-------- Record set --------

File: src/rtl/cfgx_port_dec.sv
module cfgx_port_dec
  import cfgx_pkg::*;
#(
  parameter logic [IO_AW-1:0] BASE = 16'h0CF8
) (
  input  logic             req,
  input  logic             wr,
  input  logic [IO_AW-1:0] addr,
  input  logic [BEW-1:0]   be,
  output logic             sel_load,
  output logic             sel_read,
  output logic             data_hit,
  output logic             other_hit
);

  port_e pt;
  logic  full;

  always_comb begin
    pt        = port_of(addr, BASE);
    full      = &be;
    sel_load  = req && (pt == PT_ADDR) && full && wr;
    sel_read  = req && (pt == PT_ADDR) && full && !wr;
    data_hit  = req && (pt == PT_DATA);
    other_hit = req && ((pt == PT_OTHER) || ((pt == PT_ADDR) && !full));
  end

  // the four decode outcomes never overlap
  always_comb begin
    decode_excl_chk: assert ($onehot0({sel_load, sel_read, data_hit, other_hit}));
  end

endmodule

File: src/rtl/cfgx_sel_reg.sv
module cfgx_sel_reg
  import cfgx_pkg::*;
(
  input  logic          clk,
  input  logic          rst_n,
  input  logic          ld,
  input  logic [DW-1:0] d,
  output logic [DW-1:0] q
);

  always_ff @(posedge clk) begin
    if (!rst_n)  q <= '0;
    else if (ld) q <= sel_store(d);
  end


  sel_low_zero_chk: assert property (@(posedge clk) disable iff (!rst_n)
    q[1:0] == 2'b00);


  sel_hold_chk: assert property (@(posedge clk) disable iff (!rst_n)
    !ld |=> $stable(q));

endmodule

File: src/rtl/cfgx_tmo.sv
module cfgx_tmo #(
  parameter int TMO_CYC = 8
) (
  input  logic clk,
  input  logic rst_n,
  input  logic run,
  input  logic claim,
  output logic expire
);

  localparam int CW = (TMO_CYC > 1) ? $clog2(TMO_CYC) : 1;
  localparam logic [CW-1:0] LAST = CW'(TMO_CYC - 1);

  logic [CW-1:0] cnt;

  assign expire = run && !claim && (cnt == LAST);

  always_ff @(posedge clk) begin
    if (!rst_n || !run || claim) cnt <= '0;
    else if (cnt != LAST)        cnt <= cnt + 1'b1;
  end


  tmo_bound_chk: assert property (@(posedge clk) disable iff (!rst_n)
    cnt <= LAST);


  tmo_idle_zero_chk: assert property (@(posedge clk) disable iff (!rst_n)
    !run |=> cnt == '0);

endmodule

--------

> **Task statement**
Repeat, word for word, every line from the line that contains "if (!rst_n || !run || claim) cnt <= '0;" to the end of the entries; include both of those lines and no others.

> **Exercise result**
    if (!rst_n || !run || claim) cnt <= '0;
    else if (cnt != LAST)        cnt <= cnt + 1'b1;
  end


  tmo_bound_chk: assert property (@(posedge clk) disable iff (!rst_n)
    cnt <= LAST);


  tmo_idle_zero_chk: assert property (@(posedge clk) disable iff (!rst_n)
    !run |=> cnt == '0);

endmodule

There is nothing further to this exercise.